If you choose to download any of these, BE EXTREMELY CAREFUL to not install it inadvertently on yourself unless you are fully capable of knowing and removing it. A few stray people have accused me of making this available for the purpose of being able to connect to their system. Nothing could be further from the truth. I have helped hundreds of people personally since this site went up. The reason I DO post the programs here is because I do not believe in security through obscurity. While it IS true that all IP traffic is logged at this site, I have devoted considerable effort in my spare time (what little I DO have) to helping people get rid of this crap. A few reasons come to mind here: It is not a real “hack”. There used to be a day years ago when the term “hacker” had a positive spin. It was someone who experimented with systems and security just to see how it worked for the sheer joy of learning something on your own, not causing harm or damage to anything that didn’t belong to you. For example, have you ever figured out something difficult (whatever situation), all by yourself with absolutely no help from anyone by experimentation and said to yourself “Damn, I’m Good..”? No? Maybe you forgot about pounding that screwdriver through the oil filter to use as a wrench, or the first time you poured club soda on the stain without anyone telling you about it. No one but you should “own” your system. As a systems administrator, I’ve seen enough of this on a large scale to make me wanna puke McNuggets. Special note to SA’s: Have you scanned YOUR network lately? You may be surprised at the results..
Online scan for Netbus
If you prefer not to check whether you have Netbus via the registry, you can use Bitdefenders free online virus scan at: http://www.bitdefender.com/scan/licence.php to check for and remove the Netbus trojan.

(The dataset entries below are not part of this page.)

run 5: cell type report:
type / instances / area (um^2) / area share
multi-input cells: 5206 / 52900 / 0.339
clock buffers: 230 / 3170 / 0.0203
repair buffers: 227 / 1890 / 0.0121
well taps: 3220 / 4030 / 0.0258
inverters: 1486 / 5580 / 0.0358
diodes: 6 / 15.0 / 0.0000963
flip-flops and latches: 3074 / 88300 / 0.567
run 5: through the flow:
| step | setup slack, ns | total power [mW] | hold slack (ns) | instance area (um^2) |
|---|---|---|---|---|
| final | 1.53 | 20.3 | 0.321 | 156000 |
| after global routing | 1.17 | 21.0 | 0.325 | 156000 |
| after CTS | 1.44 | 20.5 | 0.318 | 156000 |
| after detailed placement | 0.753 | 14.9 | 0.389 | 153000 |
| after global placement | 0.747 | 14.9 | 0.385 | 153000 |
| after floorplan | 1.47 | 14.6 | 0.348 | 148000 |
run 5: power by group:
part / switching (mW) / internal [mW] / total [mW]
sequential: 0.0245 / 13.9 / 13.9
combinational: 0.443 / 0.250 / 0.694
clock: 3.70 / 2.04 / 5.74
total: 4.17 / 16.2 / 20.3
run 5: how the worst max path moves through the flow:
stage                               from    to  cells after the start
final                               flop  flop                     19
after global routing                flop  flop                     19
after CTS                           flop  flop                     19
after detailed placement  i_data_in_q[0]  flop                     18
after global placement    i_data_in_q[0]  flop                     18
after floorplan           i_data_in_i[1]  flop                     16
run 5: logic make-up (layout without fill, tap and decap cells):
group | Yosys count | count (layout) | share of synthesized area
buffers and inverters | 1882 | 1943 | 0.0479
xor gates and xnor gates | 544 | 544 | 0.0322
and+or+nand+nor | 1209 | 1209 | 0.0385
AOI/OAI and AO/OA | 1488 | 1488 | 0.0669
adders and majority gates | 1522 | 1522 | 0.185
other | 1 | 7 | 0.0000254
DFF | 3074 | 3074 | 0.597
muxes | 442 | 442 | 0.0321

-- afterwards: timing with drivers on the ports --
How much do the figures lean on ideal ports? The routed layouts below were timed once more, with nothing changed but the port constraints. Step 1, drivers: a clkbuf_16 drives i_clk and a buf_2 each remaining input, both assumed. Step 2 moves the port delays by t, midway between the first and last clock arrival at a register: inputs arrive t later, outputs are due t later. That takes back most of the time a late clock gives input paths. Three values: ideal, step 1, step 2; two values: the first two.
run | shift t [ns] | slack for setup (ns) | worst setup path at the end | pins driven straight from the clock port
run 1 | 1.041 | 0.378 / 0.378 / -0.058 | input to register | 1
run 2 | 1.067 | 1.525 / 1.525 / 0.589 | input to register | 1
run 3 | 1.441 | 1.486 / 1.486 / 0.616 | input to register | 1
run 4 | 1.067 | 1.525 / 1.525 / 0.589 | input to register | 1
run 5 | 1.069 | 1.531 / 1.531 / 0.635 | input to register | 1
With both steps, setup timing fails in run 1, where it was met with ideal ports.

Want to have a little fun with the people who were connecting to your computer before you removed NetBus? Itching for a little “Payback”? Download NetBuster. It simulates the NetBus server, you see who’s connecting and you can send THEM messages and play tricks on them. This is the version that runs under NT/95/98. Thanks to author Hakan Bergstrom. His site is located here , and always has the latest version.Click HERE to download from this site. The latest version according to Gibby is compatible with and will even remove ALL VERSIONS of Netbus, Including the latest version 1.70.

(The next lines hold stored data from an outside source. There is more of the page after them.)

This design comes from an exercise in tuning for small area, a short achievable clock period and few clock cycles per item on the open sky130 flow, not from production work.
At most, simulation tests tie the RTL to the original design; equivalence was not proved.
Only the layout flow was run in runs 1 and 2; the RTL was not checked for function there.
Power is estimated from default activity; no workload was simulated.

==> design.v <==
module JAM (
input CLK,
input RST,
output reg [2:0] W,
output reg [2:0] J,
input [6:0] Cost,
output reg [3:0] MatchCount,
output reg [9:0] MinCost,
output reg Valid );
localparam [6:0] LAST = 7'd73;
reg [2:0] ph;
reg [6:0] step;
reg [2:0] yr, xr;           
reg [1:0] sF, sG;           
reg [111:0] Fm, Gm;         
reg [9:0] rom;              
always @(*) begin
    case (step)
        7'd0: rom = {3'd1, 3'd5, 2'd1, 2'd1};
        7'd1: rom = {3'd2, 3'd6, 2'd2, 2'd2};
        7'd2: rom = {3'd3, 3'd7, 2'd3, 2'd3};
        7'd3: rom = {3'd4, 3'd0, 2'd0, 2'd0};
        7'd4: rom = {3'd0, 3'd1, 2'd1, 2'd0};
        7'd5: rom = {3'd1, 3'd2, 2'd2, 2'd0};
        7'd6: rom = {3'd2, 3'd3, 2'd3, 2'd0};
        7'd7: rom = {3'd5, 3'd0, 2'd1, 2'd1};
        7'd8: rom = {3'd0, 3'd1, 2'd2, 2'd1};
        7'd9: rom = {3'd3, 3'd0, 2'd2, 2'd0};
        7'd10: rom = {3'd0, 3'd2, 2'd3, 2'd0};
        7'd11: rom = {3'd1, 3'd0, 2'd3, 2'd1};
        7'd12: rom = {3'd0, 3'd3, 2'd2, 2'd1};
        7'd13: rom = {3'd2, 3'd4, 2'd0, 2'd0};
        7'd14: rom = {3'd3, 3'd0, 2'd2, 2'd1};
        7'd15: rom = {3'd0, 3'd1, 2'd3, 2'd1};
        7'd16: rom = {3'd1, 3'd2, 2'd0, 2'd1};
        7'd17: rom = {3'd6, 3'd0, 2'd3, 2'd2};
        7'd18: rom = {3'd0, 3'd1, 2'd0, 2'd2};
        7'd19: rom = {3'd2, 3'd0, 2'd0, 2'd1};
        7'd20: rom = {3'd4, 3'd2, 2'd0, 2'd0};
        7'd21: rom = {3'd0, 3'd3, 2'd2, 2'd1};
        7'd22: rom = {3'd1, 3'd0, 2'd2, 2'd2};
        7'd23: rom = {3'd2, 3'd1, 2'd2, 2'd0};
        7'd24: rom = {3'd0, 3'd4, 2'd0, 2'd2};
        7'd25: rom = {3'd1, 3'd0, 2'd0, 2'd0};
        7'd26: rom = {3'd0, 3'd2, 2'd2, 2'd0};
        7'd27: rom = {3'd2, 3'd5, 2'd1, 2'd0};
        7'd28: rom = {3'd3, 3'd0, 2'd2, 2'd1};
        7'd29: rom = {3'd0, 3'd1, 2'd0, 2'd1};
        7'd30: rom = {3'd1, 3'd2, 2'd1, 2'd1};
        7'd31: rom = {3'd4, 3'd0, 2'd0, 2'd2};
        7'd32: rom = {3'd0, 3'd1, 2'd1, 2'd2};
        7'd33: rom = {3'd2, 3'd0, 2'd1, 2'd1};
        7'd34: rom = {3'd0, 3'd3, 2'd2, 2'd1};
        7'd35: rom = {3'd1, 3'd0, 2'd2, 2'd2};
        7'd36: rom = {3'd0, 3'd2, 2'd1, 2'd2};
        7'd37: rom = {3'd7, 3'd0, 2'd1, 2'd3};
        7'd38: rom = {3'd0, 3'd1, 2'd2, 2'd3};
        7'd39: rom = {3'd2, 3'd0, 2'd2, 2'd2};
        7'd40: rom = {3'd3, 3'd2, 2'd2, 2'd1};
        7'd41: rom = {3'd5, 3'd3, 2'd2, 2'd0};
        7'd42: rom = {3'd0, 3'd4, 2'd0, 2'd2};
        7'd43: rom = {3'd1, 3'd0, 2'd0, 2'd3};
        7'd44: rom = {3'd2, 3'd1, 2'd0, 2'd1};
        7'd45: rom = {3'd3, 3'd2, 2'd0, 2'd0};
        7'd46: rom = {3'd0, 3'd5, 2'd2, 2'd3};
        7'd47: rom = {3'd1, 3'd0, 2'd2, 2'd1};
        7'd48: rom = {3'd2, 3'd1, 2'd2, 2'd0};
        7'd49: rom = {3'd0, 3'd3, 2'd0, 2'd1};
        7'd50: rom = {3'd1, 3'd0, 2'd0, 2'd0};
        7'd51: rom = {3'd0, 3'd2, 2'd2, 2'd0};
        7'd52: rom = {3'd2, 3'd6, 2'd3, 2'd0};
        7'd53: rom = {3'd3, 3'd0, 2'd2, 2'd1};
        7'd54: rom = {3'd0, 3'd1, 2'd0, 2'd1};
        7'd55: rom = {3'd1, 3'd2, 2'd3, 2'd1};
        7'd56: rom = {3'd4, 3'd0, 2'd0, 2'd2};
        7'd57: rom = {3'd0, 3'd1, 2'd3, 2'd2};
        7'd58: rom = {3'd2, 3'd0, 2'd3, 2'd1};
        7'd59: rom = {3'd0, 3'd3, 2'd2, 2'd1};
        7'd60: rom = {3'd1, 3'd0, 2'd2, 2'd2};
        7'd61: rom = {3'd0, 3'd2, 2'd3, 2'd2};
        7'd62: rom = {3'd5, 3'd0, 2'd3, 2'd3};
        7'd63: rom = {3'd0, 3'd1, 2'd2, 2'd3};
        7'd64: rom = {3'd2, 3'd0, 2'd2, 2'd2};
        7'd65: rom = {3'd3, 3'd2, 2'd2, 2'd1};
        7'd66: rom = {3'd0, 3'd4, 2'd0, 2'd2};
        7'd67: rom = {3'd1, 3'd0, 2'd0, 2'd3};
        7'd68: rom = {3'd2, 3'd1, 2'd0, 2'd1};
        7'd69: rom = {3'd0, 3'd3, 2'd2, 2'd3};
        7'd70: rom = {3'd1, 3'd0, 2'd2, 2'd1};
        7'd71: rom = {3'd0, 3'd2, 2'd0, 2'd1};
        default: rom = {3'd0, 3'd4, 2'd0, 2'd0};
    endcase
end
wire [2:0] phn = ph + 3'd1;
wire [1:0] sn = (ph == 3'd7) ? rom[3:2] : phn[2] ? sG : sF;
wire [1:0] rn = sn - phn[1:0] - 2'd1;
reg [3:0] ldF, ldG;         
reg selA, selB, selC, selD;  
reg swB, swC;               
always @(posedge CLK or posedge RST) begin
    if (RST) begin
        ph <= 3'd7;
        step <= 7'h7f;
    end else begin
        ph <= phn;
        if (ph == 3'd7 && !Valid) step <= step + 7'd1;
    end
end
always @(posedge CLK) begin
    W <= {phn[2], rn};
    ldF <= phn[2] ? 4'd0 : (4'd1 << rn);
    ldG <= phn[2] ? (4'd1 << rn) : 4'd0;
    selA <= (phn <= 3'd2);
    selB <= (phn >= 3'd4) & (phn <= 3'd6);
    selC <= (phn >= 3'd3) & (phn <= 3'd6);
    selD <= (phn >= 3'd3);
    swB <= (phn[1:0] == 2'd2);
    swC <= phn[1];
    if (ph == 3'd3) J <= xr;
    if (ph == 3'd7) begin
        J <= rom[9:7];
        {yr, xr, sF, sG} <= rom;
    end
end
integer r, k;
always @(posedge CLK) begin
    for (r = 0; r < 4; r = r + 1)
        for (k = 0; k < 4; k = k + 1) begin
            Fm[(k*4+r)*7 +: 7] <= (k == r && ldF[r]) ? Cost : Fm[(((k+1)%4)*4+r)*7 +: 7];
            Gm[(k*4+r)*7 +: 7] <= (k == r && ldG[r]) ? Cost : Gm[(((k+1)%4)*4+r)*7 +: 7];
        end
end
wire [27:0] cA = selA ? Gm[27:0] : Fm[27:0];
wire [27:0] cB = selB ? (swB ? Fm[83:56] : Fm[55:28]) : (swB ? Gm[83:56] : Gm[55:28]);
wire [27:0] cC = selC ? (swC ? Fm[55:28] : Fm[83:56]) : (swC ? Gm[55:28] : Gm[83:56]);
wire [27:0] cD = selD ? Fm[111:84] : Gm[111:84];
function [8:0] pmin;        
    input [6:0] a0, b1, b0, a1;
    reg [7:0] u, v;
    begin
        u = a0 + b1;
        v = b0 + a1;
        pmin = {u == v, (u < v) ? u : v};
    end
endfunction
reg [8:0] q01ab, q23cd, q01cd, q23ab;
always @(posedge CLK) begin
    q01ab <= pmin(cA[6:0],   cB[13:7],  cB[6:0],   cA[13:7]);
    q23cd <= pmin(cC[20:14], cD[27:21], cD[20:14], cC[27:21]);
    q01cd <= pmin(cC[6:0],   cD[13:7],  cD[6:0],   cC[13:7]);
    q23ab <= pmin(cA[20:14], cB[27:21], cB[20:14], cA[27:21]);
end
wire [8:0] v1 = q01ab[7:0] + q23cd[7:0];
wire [8:0] v2 = q01cd[7:0] + q23ab[7:0];
wire [3:0] c1 = (q01ab[8] & q23cd[8]) ? 4'd4 : (q01ab[8] | q23cd[8]) ? 4'd2 : 4'd1;
wire [3:0] c2 = (q01cd[8] & q23ab[8]) ? 4'd4 : (q01cd[8] | q23ab[8]) ? 4'd2 : 4'd1;
reg [8:0] pv;
reg [3:0] pc;
always @(posedge CLK) begin
    pv <= (v1 < v2) ? v1 : v2;
    pc <= (v1 < v2) ? c1 : (v2 < v1) ? c2 : c1 + c2;
end
reg [8:0] acc, fs;
reg [3:0] accc, fsc;
always @(posedge CLK) begin
    if (ph == 3'd6 || ph == 3'd2) begin
        acc <= pv;
        accc <= pc;
    end else if (pv < acc) begin
        acc <= pv;
        accc <= pc;
    end else if (pv == acc) begin
        accc <= accc + pc;
    end
    if (ph == 3'd1) begin
        fs <= acc;
        fsc <= accc;
    end
end
wire [9:0] tot = fs + acc;
wire [7:0] cprod = fsc * accc;
wire merge = (ph == 3'd5) && (step >= 7'd4) && (step <= LAST) && !Valid;
always @(posedge CLK) begin
    if (merge) begin
        if (step == 7'd4 || tot < MinCost) begin
            MinCost <= tot;
            MatchCount <= cprod[3:0];
        end else if (tot == MinCost) begin
            MatchCount <= MatchCount + cprod[3:0];
        end
    end
end
always @(posedge CLK or posedge RST) begin
    if (RST) Valid <= 1'b0;
    else if (merge && step == LAST) Valid <= 1'b1;
end
endmodule
==> flow/run.sh <==
#!/bin/bash
# Standard layout, with repair_timing aiming for more setup slack than the
# clock period needs (the SDC and the clock period are the design's), and
# plain buffers on the ports.
set -euo pipefail
bash standard.sh SETUP_SLACK_MARGIN=11.8 "BUFFER_PORTS_ARGS=-buffer_cell sky130_fd_sc_hd__buf_2" finish > standard_make.log 2>&1
==> standard.sh <==
#!/bin/bash
# synth_recipe.tcl (not shown) runs the flow's synth.tcl, then flattens the netlist and writes it again
# the make line also repeats each setting of config.mk as NAME=value (left out here)
make -C /OpenROAD-flow-scripts/flow DESIGN_CONFIG=/design/flow/config.mk WORK_HOME=/design/flow/orfs CLKGATE_MAP_FILE= SYNTH_SCRIPT=/design/flow/synth_recipe.tcl "${@:-finish}"
==> config.mk <==
export PLATFORM = sky130hd
export DESIGN_NAME = JAM
export DESIGN_NICKNAME = JAM
export VERILOG_FILES = /design/flow/design.v
export SDC_FILE = /design/flow/constraint.sdc
export NUM_CORES = 4
export LEC_CHECK = 0
export CAP_MARGIN = 20
export CORE_MARGIN = 2
export CORE_UTILIZATION = 40
export SLEW_MARGIN = 20
==> constraint.sdc <==
create_clock -name core_clock -period 16.0 [get_ports {CLK}]
set_input_delay 3.2000 -clock core_clock [delete_from_list [all_inputs] [get_ports {CLK}]]
set_output_delay 3.2000 -clock core_clock [all_outputs]
set_load 0.01 [all_outputs]
==> run summary, run 1 <==
Total Nets Final=1769; worst-case setup margin in the final layout=11.69 ns; clock-pin slew on the worst setup and hold paths=0.06 ns; height of the chip=213 µm; number of DRC violations after detailed routing=0; share of cells above drive strength 1=0.223; sequential-to-total area share from yosys stat=0.433; number of flops mapped to enable cells by yosys=50; largest net degree at the start of global routing=49; biggest area consumer among synthesized cells=sky130_fd_sc_hd__dfxtp_1; fraction of the mapped netlist area in compound gates=0.0976; cell at the root of the clock tree=sky130_fd_sc_hd__clkbuf_16; count of cell instances traversed by the critical path=1; n_diodes=0; dominant cells by area after synthesis=sky130_fd_sc_hd__dfxtp_1 33%, sky130_fd_sc_hd__ha_1 13%, sky130_fd_sc_hd__edfxtp_1 8.6%; Crit path buffers/inverters=1; H-Tree Depth=2; Register-to-Register Path Depth=16; share of the cycle needed by the critical path after routing=0.269; detailed-routing iteration count for the pre-antenna-repair pass=7; timing-limited maximum frequency=0.232 GHz; max-cap violations=0; total negative slack for setup checks=0 ns; cells traversed along the worst timing path=buf_6; switching component of the power=0.000822 W; family with the most delay on the worst path=flip-flops; power share of the clock group=0.337; switching fraction of total power=0.306; Clk Latency, worst-skew pair=0.56 ns; Cell Area, Synth=0.0175 mm²; count of endpoints failing setup in the final report=0; floorplan die area=0.0455 mm²; clock tree sinks=351; leakage power total=8.42 nW; global-route usage over all layers=0.183; wirelength, routed=40.8 mm; most instantiated flip-flop cell in the synthesis netlist=sky130_fd_sc_hd__dfxtp_1; number of max-slew violations in the final report=0; growth of design area from synthesis to finish=13.3%; result of the run=no timing/DRC/antenna violations; share of async-settable or async-resettable flops after synthesis=0.0313; worst hold path depth=0; share of the synthesized netlist area taken by xor and xnor gates=0.0376; I/O Buffers=29; path category of the worst min-delay check=register to register; multi-input gate area in the final layout=0.00929 mm²; cell at the slowest stage of the critical path=sky130_fd_sc_hd__edfxtp_1; distinct cell type count of the synthesized netlist=71; routed wirelength normalized by instance count=18.7 µm; RSZ-0062 raised after global routing=yes; via count of the first global-routing pass=11600; cell-internal power=0.00187 W; starting density of the core=0.406; slew at the pin with the worst max-slew slack=0.992 ns; Power Total=0.00269 W; critical path fanouts, max=2; number of fillers in the final layout=3996; initial drt markers=625; minimum clock period=4.31 ns; hold buffers post-CTS=0; Rows=76; TritonCTS clock tree=yes; gpl congestion=0.846; global-route wire length before repair=64.0 mm; core occupancy in the finished layout=0.460; ratio of total power to cell area=135 mW/mm²; core area=0.0432 mm²; Data arrival, critical path=1.11 ns; synthesized netlist cell count=1520; Setup crit end kind=output port; nature of the critical path startpoint=register; sequential standard cell area=0.00761 mm²; post-place setup slack=11.47 ns; placed wire-length estimate after detailed placement=29.0 mm; horizontal die dimension=213 µm; Net Count, Synth=1722; largest family of logic cells by synthesized area=multiplexers; Critical Path RT=12.80 ns; part of the total power dissipated in sequential elements=0.391; initial antenna violation count=0; worst IR drop on VDD=0.0000773 V; remaining number of nets flagged by the antenna check after routing=0; Mean Syn Cell Area=11.5 µm²; simple-gate area share of the yosys netlist=0.0678; Final Hold Violating Endpoints=0; Syn. warnings=1; overflow left after global routing=0; maximum clock skew at final layout=0.0302 ns; number of buffers inserted during clock tree synthesis=38; logic gate share of total power=0.272; Boundary Pins=30; Crit path largest cell delay=0.41 ns; post-synthesis sequential element count=351; share of cell area taken by muxes after synthesis=0.181; vias after detailed routing=11400; Worst slew margin=0.330; top-area cell type share of the netlist area=0.331; Synth Area in Adders=0.144; buffer levels on the longest clock path=3; Worst Path Class, Setup=register to output port; post-DR vias/cell=5.25
[layer usage]
| layer | wire [µm] | vias to the layer above | share of wire | track usage |
|---|---|---|---|---|
| met3 | 1800 | 67 | 0.044 | 0.0277 |
| met1 | 19400 | 5540 | 0.48 | 0.255 |
| li1 | - | 5587 | - | - |
| met5 | 0 | - | 0 | 0 |
| met2 | 18300 | 250 | 0.45 | 0.287 |
| met4 | 1270 | 0 | 0.031 | 0.0716 |
[synth_stat cells (all sizes together) (3+ instances only)]
master / instances
a2111oi: 3
a211o: 3
a211oi: 15
a21boi: 3
a21o: 24
a21oi: 89
a31oi: 14
and2: 9
and3: 3
buf: 31
clkbuf: 25
dfstp: 10
dfxtp: 290
edfxtp: 50
fa: 14
ha: 179
inv: 113
mux2: 128
mux2i: 35
mux4: 61
nand2: 54
nand2b: 15
nand3: 9
nand4: 14
nor2: 73
nor2b: 23
nor3: 13
nor3b: 7
o211ai: 8
o21a: 5
o21ai: 60
o21bai: 15
o22ai: 4
o311ai: 3
o31ai: 5
or3: 11
xnor2: 46
xor2: 27
[cells by family (layout without fill, tap and decap cells)]
kind of cell / count (synthesis) / in the layout
xor+xnor: 73 / 73
mux: 224 / 224
simple gates: 239 / 239
compound gates: 271 / 271
flops: 351 / 351
buf+inv: 169 / 244
fa+ha+maj: 193 / 193
[state kept, by name (all words and copies together) (netlist names), 3 cells and up]
| register | flops |
|---|---|
| q01cd | 9 |
| fs | 9 |
| ldG | 4 |
| Gm | 112 |
| pc | 4 |
| q23cd | 9 |
| accc | 4 |
| xr | 3 |
| ldF | 4 |
| acc | 9 |
| pv | 9 |
| MatchCount | 4 |
| Fm | 112 |
| J | 3 |
| MinCost | 10 |
| fsc | 4 |
| W | 3 |
| q01ab | 9 |
| q23ab | 9 |
| step | 7 |
| ph | 3 |
[worst paths after layout]
kind / start / slack (ns) / end
max: MinCost[3]$_DFFE_PP_ / 11.69 / MinCost[3]
min: Fm[5]$_DFF_P_ / 0.34 / Fm[89]$_DFF_P_
max reg2reg: selA$_DFF_P_ / 12.01 / q23ab[0]$_DFF_P_
min reg2reg: Fm[5]$_DFF_P_ / 0.34 / Fm[89]$_DFF_P_
max in group asynchronous: RST / 12.98 / step[5]$_DFFE_PP1P_
min in group asynchronous: RST / 2.67 / Valid$_DFFE_PP0P_
[layout make-up]
cell class | instances | area share
Timing Repair Buffer | 63 | 0.0255
Clock inverter | 19 | 0.0103
Multi-Input combinational cell | 1000 | 0.468
Clock buffer | 49 | 0.0552
Tap cell | 585 | 0.0369
Sequential cell | 351 | 0.383
Inverter | 113 | 0.0214
[what timing repair did]
action,in CTS,in global routing
pin swaps,0,0
cloned,0,2
setup endpoints to repair,44,72
setup buffers,13,13
gates resized for setup,14,18
[power by group through the flow]
stage	Clock (W)	Combinational [W]	Sequential, W
2_1_floorplan	0	0.000568	0.00105
3_3_place_gp	0	0.000699	0.00107
3_5_place_dp	0	0.000716	0.00107
4_1_cts	0.000926	0.000722	0.00105
5_1_grt	0.000955	0.000838	0.00106
6_report	0.000906	0.000732	0.00105
[worst reg2reg max path: stages (launching register included)]
cell and delay (ns):
sky130_fd_sc_hd__dfxtp_1 0.33, sky130_fd_sc_hd__buf_6 0.36, sky130_fd_sc_hd__mux2_2 0.43, sky130_fd_sc_hd__ha_1 0.24
sky130_fd_sc_hd__fa_1 0.40, sky130_fd_sc_hd__a21o_1 0.17, sky130_fd_sc_hd__a21oi_1 0.20, sky130_fd_sc_hd__o21bai_1 0.10
sky130_fd_sc_hd__a21oi_1 0.17, sky130_fd_sc_hd__xor2_1 0.23, sky130_fd_sc_hd__inv_1 0.07, sky130_fd_sc_hd__ha_1 0.29
sky130_fd_sc_hd__nand4_1 0.11, sky130_fd_sc_hd__a21oi_1 0.15, sky130_fd_sc_hd__nor2_1 0.07, sky130_fd_sc_hd__nand2_2 0.20
sky130_fd_sc_hd__mux2_2 0.36
[stage by stage]
stage	area, µm²	hold slack (ns)	instances
2_1_floorplan	17500	0.326	1520
3_3_place_gp	18200	0.327	2084
3_5_place_dp	18200	0.332	2084
4_1_cts	19600	0.343	2165
5_1_grt	19900	0.346	2180
6_report	19900	0.343	2180
[placed cells by master, fill, tap and decap left out, drive strengths merged, types with 8 or more instances in the layout]
master	synthesis	layout
clkinv	0	11
mux2i	35	35
edfxtp	50	50
inv	113	116
mux2	128	128
dfxtp	290	290
o21ai	60	60
or3	11	11
xnor2	46	46
nand2b	15	15
nand3	9	9
a21oi	89	89
nor2	73	73
nor3	13	13
dfstp	10	10
nor2b	23	23
o21bai	15	15
xor2	27	27
clkbuf	25	51
a21o	24	24
and2	9	9
nand2	54	54
fa	14	14
o211ai	8	8
ha	179	179
a31oi	14	14
buf	31	61
a211oi	15	15
nand4	14	14
mux4	61	61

– Folks, We have had some reports about PC’s being compromised while using Netbuster 1.31, Please refrain from downloading this version until we can confirm or deny these reports.Version 1.30 listed above does not seem to be affected at this time, although I will reconfirm that as well. That version has been pulled as well until this can be confirmed.

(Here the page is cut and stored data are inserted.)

From an optimization exercise on the open Yosys and OpenROAD flow, aimed at small area, a short achievable clock period and few clock cycles per item; shortcuts taken in it are not production practice. The RTL of this run was laid out without a check of its function. Power and IR drop assume default switching activity.

--- config.mk ---
export PLATFORM = sky130hd
export DESIGN_NAME = fc_layer1_flattened
export DESIGN_NICKNAME = fc_layer1_flattened
export VERILOG_FILES = /design/flow/design.v
export SDC_FILE = /design/flow/constraint.sdc
export NUM_CORES = 4
export LEC_CHECK = 0
export CAP_MARGIN = 20
export CORE_AREA = 5 5 445 445
export DIE_AREA = 0 0 450 450
export PLACE_DENSITY = 0.6
export SLEW_MARGIN = 20
--- constraint.sdc ---
create_clock -name core_clock -period 10.0 [get_ports {clk}]
set_input_delay 2.0000 -clock core_clock [delete_from_list [all_inputs] [get_ports {clk}]]
set_output_delay 2.0000 -clock core_clock [all_outputs]
set_load 0.01 [all_outputs]
--- design.v ---
`timescale 1ns / 1ps
module PE_seq_flat #(
    parameter VECTOR_LENGTH = 16,
    parameter W = 8,
    parameter ACC_WIDTH = W+7
)(
    input clk,
    input reset,
    input start,
    input signed [W*VECTOR_LENGTH-1:0] in_vector_flat,
    input signed [W*VECTOR_LENGTH-1:0] weight_row_flat,
    input signed [W-1:0] bias,
    output reg signed [ACC_WIDTH-1:0] result,
    output reg done
);
    reg [$clog2(VECTOR_LENGTH)-1:0] index;
    reg signed [ACC_WIDTH-1:0] acc;
    reg signed [ACC_WIDTH-1:0] in_val;
    reg signed [ACC_WIDTH-1:0] w_val;
    function automatic signed [ACC_WIDTH-1:0] sign_extend;
        input signed [W-1:0] value;
        begin
            sign_extend = {{(ACC_WIDTH-W){value[W-1]}}, value};
        end
    endfunction
    always @(posedge clk) begin
    if (reset) begin
        index <= 0;
        acc <= 0;
        result <= 0;
        done <= 0;
    end else if (start) begin
        index <= 0;
        acc <= 0;
        done <= 0;
    end else if (!done) begin
        in_val = sign_extend(in_vector_flat[index*W +: W]);
        w_val = sign_extend(weight_row_flat[index*W +: W]);
        if (index == VECTOR_LENGTH-1) begin
            result <= (acc + in_val*w_val) + bias;
            done <= 1;
            acc <= acc+in_val*w_val;
        end else begin
            acc <= acc + in_val * w_val;
            index <= index + 1;
        end
    end
end
endmodule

1/20/99- We have investigated this to my satisfaction, and there APPEARS to be no “backdoor” to this program. It is subject to DoS (Denial of Service) attacks by packet flooding, but as the author states you should never rely on this program for protection/removal. It is for amusement purposes only. A novelty, if you will.
As a final note: PROTECT YOURSELF! Learn how it works and you won’t become a victim.